Power Analysis for Interleaving Experiments by Means of Offline Evaluation

Evaluation is key to building effective, efficient, and usable information retrieval (IR) systems as it enables their effectiveness to be quantified. For decades the primary approach to conduct IR evaluation was the Cranfield approach, that makes use of test collections, allowing systematic and repeatable evaluations to be carried out in a controlled manner. The Cranfield approach has often been critisized for not quantifying the actual user experience when served by the search algorithm under testing. Online evaluation on the other hand — that is A/B testing and Interleaving – is performed on the basis of user interactions with the ranked list of results produced by the algorithms being tested.

Designing an experiment that enables the discovery of statistical significant effects is of paramount importance in both the online and the offline setting. Power analysis allows to determine the sample size (i.e. the number of measurements collected) required to detect an effect of a given size with a given degree of confidence.

Conducting a power analysis however requires setting the effect size to be detected prior to the experiment. This often leads to suboptimal results: the actual effect size observed after having run the experiment is larger than the one specified, and therefore required fewer measurements than the ones dictated by the power analysis.

In this research we make use of the funnel approach often used in information retrieval evaluation, according to which, an experimental algorithm is compared to a baseline/production algorithm in an online experiment only if it outperforms the production algorithm in an offline experiment. The question we answer in this work is whether the evaluation results of the offline experiment can inform the number of impressions required, and hence the duration, of an online interleaving experiment. In other words, given that two systems have ΔM = α, with M being any evaluation measure in an offline experiment, can we detect the number of impressions required for an interleaving experiment to conclude that the two systems are statistically significantly different?

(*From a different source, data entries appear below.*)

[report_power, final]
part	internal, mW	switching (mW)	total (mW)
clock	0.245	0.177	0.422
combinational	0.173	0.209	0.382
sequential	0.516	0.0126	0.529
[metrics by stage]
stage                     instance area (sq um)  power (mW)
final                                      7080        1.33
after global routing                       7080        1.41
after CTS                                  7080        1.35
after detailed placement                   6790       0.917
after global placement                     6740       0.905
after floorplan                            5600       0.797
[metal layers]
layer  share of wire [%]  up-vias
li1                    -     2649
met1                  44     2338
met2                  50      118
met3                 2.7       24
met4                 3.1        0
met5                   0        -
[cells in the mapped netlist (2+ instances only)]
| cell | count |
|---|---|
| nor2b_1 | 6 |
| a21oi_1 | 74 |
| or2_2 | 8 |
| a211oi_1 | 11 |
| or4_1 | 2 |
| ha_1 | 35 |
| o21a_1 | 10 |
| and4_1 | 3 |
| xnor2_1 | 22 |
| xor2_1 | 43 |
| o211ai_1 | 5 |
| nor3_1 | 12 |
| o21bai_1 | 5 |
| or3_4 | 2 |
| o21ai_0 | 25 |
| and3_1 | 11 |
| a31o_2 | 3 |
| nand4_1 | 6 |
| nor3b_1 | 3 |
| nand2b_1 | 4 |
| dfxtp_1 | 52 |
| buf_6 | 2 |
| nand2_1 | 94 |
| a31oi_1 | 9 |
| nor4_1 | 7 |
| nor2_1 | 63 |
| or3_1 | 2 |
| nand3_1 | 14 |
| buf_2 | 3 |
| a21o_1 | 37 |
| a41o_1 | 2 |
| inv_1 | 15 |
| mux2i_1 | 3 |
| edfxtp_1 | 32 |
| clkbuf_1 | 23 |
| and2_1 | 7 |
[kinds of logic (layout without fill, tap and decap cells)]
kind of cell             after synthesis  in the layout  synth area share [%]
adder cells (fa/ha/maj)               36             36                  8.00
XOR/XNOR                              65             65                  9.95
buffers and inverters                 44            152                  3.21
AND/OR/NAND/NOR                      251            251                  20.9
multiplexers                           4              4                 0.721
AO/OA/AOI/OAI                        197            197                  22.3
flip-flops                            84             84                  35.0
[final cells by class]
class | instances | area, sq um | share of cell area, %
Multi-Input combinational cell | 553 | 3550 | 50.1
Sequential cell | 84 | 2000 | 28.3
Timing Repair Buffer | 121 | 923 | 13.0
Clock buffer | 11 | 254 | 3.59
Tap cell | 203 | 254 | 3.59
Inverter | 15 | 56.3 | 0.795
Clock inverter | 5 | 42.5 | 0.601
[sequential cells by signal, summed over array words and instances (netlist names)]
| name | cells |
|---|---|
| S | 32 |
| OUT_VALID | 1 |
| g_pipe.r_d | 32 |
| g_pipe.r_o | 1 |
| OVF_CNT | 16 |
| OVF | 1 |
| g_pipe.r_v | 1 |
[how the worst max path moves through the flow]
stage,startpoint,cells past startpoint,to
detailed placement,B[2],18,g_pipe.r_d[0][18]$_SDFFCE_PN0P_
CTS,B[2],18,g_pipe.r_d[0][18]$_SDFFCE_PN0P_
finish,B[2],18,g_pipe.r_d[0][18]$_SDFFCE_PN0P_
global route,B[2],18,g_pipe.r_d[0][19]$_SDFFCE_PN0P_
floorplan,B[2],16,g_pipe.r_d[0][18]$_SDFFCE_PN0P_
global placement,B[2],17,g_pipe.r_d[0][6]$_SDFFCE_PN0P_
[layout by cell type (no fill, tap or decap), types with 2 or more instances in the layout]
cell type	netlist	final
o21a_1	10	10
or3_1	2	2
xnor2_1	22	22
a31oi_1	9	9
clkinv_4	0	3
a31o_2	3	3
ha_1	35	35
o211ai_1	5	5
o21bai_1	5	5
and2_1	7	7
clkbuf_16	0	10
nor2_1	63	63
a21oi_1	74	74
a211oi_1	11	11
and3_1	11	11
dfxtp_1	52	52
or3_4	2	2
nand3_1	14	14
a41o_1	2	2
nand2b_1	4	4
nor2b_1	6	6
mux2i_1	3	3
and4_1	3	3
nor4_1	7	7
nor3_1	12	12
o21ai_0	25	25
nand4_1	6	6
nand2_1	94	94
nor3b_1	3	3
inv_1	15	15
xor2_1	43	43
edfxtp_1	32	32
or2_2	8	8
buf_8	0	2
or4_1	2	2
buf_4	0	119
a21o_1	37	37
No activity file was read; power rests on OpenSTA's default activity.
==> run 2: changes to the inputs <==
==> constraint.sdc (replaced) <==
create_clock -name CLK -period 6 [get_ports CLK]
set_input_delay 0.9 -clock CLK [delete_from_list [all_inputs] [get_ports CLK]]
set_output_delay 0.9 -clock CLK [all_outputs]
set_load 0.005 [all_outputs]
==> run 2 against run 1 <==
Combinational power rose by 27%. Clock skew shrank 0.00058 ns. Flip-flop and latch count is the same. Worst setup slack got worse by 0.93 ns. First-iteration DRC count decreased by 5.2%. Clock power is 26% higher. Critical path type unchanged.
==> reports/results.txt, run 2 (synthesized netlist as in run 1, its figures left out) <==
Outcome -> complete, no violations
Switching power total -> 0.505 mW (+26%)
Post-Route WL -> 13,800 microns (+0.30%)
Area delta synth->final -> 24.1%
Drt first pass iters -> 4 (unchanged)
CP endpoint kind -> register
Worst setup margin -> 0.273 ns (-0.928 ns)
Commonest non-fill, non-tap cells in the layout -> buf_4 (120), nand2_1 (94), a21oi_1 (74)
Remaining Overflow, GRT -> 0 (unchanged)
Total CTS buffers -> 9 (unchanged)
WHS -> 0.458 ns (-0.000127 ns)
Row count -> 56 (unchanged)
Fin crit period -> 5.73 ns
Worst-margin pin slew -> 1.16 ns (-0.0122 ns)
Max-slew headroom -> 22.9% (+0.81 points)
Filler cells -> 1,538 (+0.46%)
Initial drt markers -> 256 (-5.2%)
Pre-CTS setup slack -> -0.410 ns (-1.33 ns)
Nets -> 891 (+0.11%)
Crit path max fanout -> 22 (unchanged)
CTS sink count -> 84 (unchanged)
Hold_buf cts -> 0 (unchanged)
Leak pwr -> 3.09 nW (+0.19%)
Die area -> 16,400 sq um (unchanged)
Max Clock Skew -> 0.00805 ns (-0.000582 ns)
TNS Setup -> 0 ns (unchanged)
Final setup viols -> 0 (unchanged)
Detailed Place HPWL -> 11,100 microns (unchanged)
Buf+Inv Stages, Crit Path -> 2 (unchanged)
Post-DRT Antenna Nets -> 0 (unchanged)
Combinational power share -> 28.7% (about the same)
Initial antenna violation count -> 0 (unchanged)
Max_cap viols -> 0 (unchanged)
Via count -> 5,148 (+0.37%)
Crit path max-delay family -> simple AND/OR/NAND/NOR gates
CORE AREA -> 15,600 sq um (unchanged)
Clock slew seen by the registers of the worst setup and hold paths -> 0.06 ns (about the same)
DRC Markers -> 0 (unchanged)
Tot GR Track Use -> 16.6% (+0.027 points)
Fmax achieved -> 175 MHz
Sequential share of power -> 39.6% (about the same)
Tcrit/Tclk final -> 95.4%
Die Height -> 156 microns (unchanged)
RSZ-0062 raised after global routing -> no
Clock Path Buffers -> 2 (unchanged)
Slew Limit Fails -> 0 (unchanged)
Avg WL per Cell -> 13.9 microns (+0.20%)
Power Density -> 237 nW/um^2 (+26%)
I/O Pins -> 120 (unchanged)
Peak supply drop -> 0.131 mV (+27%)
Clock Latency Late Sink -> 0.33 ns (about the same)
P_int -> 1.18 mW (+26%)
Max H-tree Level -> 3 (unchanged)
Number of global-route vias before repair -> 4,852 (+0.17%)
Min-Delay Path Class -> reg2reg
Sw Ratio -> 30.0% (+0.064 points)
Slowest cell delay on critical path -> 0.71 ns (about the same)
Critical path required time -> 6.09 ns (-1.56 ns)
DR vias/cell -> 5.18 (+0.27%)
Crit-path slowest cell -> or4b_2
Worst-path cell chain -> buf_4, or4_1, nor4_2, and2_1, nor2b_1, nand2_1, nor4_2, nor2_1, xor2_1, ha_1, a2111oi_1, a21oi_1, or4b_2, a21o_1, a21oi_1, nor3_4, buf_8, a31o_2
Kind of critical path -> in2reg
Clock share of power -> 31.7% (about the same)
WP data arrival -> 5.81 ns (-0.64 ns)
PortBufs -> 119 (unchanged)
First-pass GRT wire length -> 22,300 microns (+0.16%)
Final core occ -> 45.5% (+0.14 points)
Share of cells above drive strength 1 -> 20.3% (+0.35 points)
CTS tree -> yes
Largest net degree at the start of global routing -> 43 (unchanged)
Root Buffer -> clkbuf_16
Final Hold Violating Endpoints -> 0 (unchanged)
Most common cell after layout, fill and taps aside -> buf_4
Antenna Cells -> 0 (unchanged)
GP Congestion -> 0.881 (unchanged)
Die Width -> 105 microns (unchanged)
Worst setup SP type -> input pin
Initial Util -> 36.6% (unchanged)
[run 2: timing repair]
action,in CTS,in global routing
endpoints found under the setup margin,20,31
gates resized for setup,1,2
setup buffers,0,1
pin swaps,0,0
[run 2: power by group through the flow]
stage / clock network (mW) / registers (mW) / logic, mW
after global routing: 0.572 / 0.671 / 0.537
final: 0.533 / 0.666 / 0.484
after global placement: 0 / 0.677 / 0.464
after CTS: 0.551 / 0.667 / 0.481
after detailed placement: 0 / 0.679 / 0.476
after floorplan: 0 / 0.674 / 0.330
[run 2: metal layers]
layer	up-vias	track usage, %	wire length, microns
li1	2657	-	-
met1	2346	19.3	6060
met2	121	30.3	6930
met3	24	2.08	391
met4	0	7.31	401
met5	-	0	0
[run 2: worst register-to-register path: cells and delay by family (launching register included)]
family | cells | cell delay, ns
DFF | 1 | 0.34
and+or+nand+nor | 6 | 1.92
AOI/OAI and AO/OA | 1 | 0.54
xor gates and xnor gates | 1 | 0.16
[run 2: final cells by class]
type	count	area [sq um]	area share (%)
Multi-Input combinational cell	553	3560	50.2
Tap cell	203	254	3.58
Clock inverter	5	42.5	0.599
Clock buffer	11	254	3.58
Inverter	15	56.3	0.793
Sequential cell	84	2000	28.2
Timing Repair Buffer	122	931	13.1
[src/rtl/bit_scatter_reg.sv]
// Bit-scatter register: deposits single bits into addressed positions of a
// word and presents the word on a valid/ready handshake once every position
// has been written at least once.
// Ports:
//   clk, rst            - clock, synchronous active-high reset
//   in_valid/in_ready   - write handshake (ready only while filling)
//   sel, d              - target bit position and bit value
//   flush               - discard partial or held word, return to filling
//   out_word            - assembled word, stable while out_valid is high
//   out_valid/out_ready - output handshake
//   written_mask        - positions written since the last clear
//   fill_count          - population count of written_mask
module bit_scatter_reg
  import bit_scatter_reg_pkg::*;
#(
  parameter int unsigned WIDTH = WIDTH_DEF,
  parameter int unsigned SEL_W = SEL_W_DEF
) (
  input  logic             clk,
  input  logic             rst,
  input  logic             in_valid,
  output logic             in_ready,
  input  logic [SEL_W-1:0] sel,
  input  logic             d,
  input  logic             flush,
  output logic [WIDTH-1:0] out_word,
  output logic             out_valid,
  input  logic             out_ready,
  output logic [WIDTH-1:0] written_mask,
  output logic [SEL_W:0]   fill_count
);

  localparam logic [SEL_W:0] COUNT_ONE  = (SEL_W+1)'(1);
  localparam logic [SEL_W:0] COUNT_LAST = (SEL_W+1)'(WIDTH - 1);

  state_t           state, state_next;
  logic             wr_accept;
  logic             wr_new;
  logic [WIDTH-1:0] wr_en;

  assign in_ready  = (state == FILL);
  assign out_valid = (state == HOLD);
  assign wr_accept = in_valid && in_ready;
  // A write only grows the mask when its position was still unwritten.
  assign wr_new    = wr_accept && !written_mask[sel];

  decoder_5_to_32 #(
    .SEL_W (SEL_W),
    .WIDTH (WIDTH)
  ) u_dec (
    .sel    (sel),
    .en     (wr_accept),
    .onehot (wr_en)
  );

  always_comb begin
    state_next = state;
    if (flush) begin
      state_next = FILL;
    end else begin
      case (state)
        FILL: if (wr_new && fill_count == COUNT_LAST) state_next = HOLD;
        HOLD: if (out_ready) state_next = FILL;
        default: state_next = FILL;
      endcase
    end
  end

  always_ff @(posedge clk) begin
    if (rst) begin
      state <= FILL;
    end else begin
      state <= state_next;
    end
  end

  // Word, mask and count are cleared by reset, flush, or a completed
  // handoff; otherwise only updated by accepted writes (in_ready gates
  // wr_en, so HOLD freezes them).
  always_ff @(posedge clk) begin
    if (rst || flush || (state == HOLD && out_ready)) begin
      out_word     <= '0;
      written_mask <= '0;
      fill_count   <= '0;
    end else begin
      out_word     <= (out_word & ~wr_en) | (d ? wr_en : '0);
      written_mask <= written_mask | wr_en;
      if (wr_new) fill_count <= fill_count + COUNT_ONE;
    end
  end

endmodule

[config.mk]
export PLATFORM = sky130hd
export DESIGN_NAME = bit_scatter_reg
export DESIGN_NICKNAME = d
export VERILOG_FILES = /design/src/rtl/bit_scatter_reg_pkg.sv /design/src/rtl/decoder_5_to_32.sv /design/src/rtl/bit_scatter_reg.sv
export SDC_FILE = /design/constraint.sdc
export NUM_CORES = 1
export LEC_CHECK = 0
export BUFFER_PORTS_ARGS = -buffer_cell sky130_fd_sc_hd__buf_2
export CAP_MARGIN = 15
export CORE_AREA = 3 3 92 77
export DETAILED_ROUTE_END_ITERATION = 8
export DIE_AREA = 0 0 95 80
export GPL_TIMING_DRIVEN = 0
export HOLD_SLACK_MARGIN = 0.12
export PLACE_DENSITY = 0.85
export SLEW_MARGIN = 10
export SYNTH_ARGS = -nofsm -noshare
export SYNTH_HDL_FRONTEND = slang
export SYNTH_SLANG_ARGS = --single-unit
[constraint.sdc]
create_clock -name clk -period 5.1 [get_ports clk]
set_clock_uncertainty 0.2 [all_clocks]
set_input_delay 1.02 -clock clk [delete_from_list [all_inputs] [get_ports clk]]
set_output_delay 1.02 -clock clk [all_outputs]
set_load 0.01 [all_outputs]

Our main findings are: (1) there is a strong correlation between the margin of the quality difference in offline evaluation and the required number of impressions in online evaluation — something expected — , but also (2) there is a large variability in the number of required expressions for the same margin.This indicates that the results of an offline experiment can inform the design of an online experiment, and in particular the power of the experiment to evaluate a new experimental system, it is beneficial to first conduct an offline evaluation and then based on the results achieved in offline evaluation, an estimate about the duration of the online experiment can be made.

For more information take a look at the following paper:

Hosein Azarbonyad and Evangelos Kanoulas, “Power Analysis for Interleaving Experiments by Means of Offline Evaluation”, In Proceedings of 2nd ACM SIGIR  International Conference on the Theory of Information Retrieval (ICTIR’16), 2016.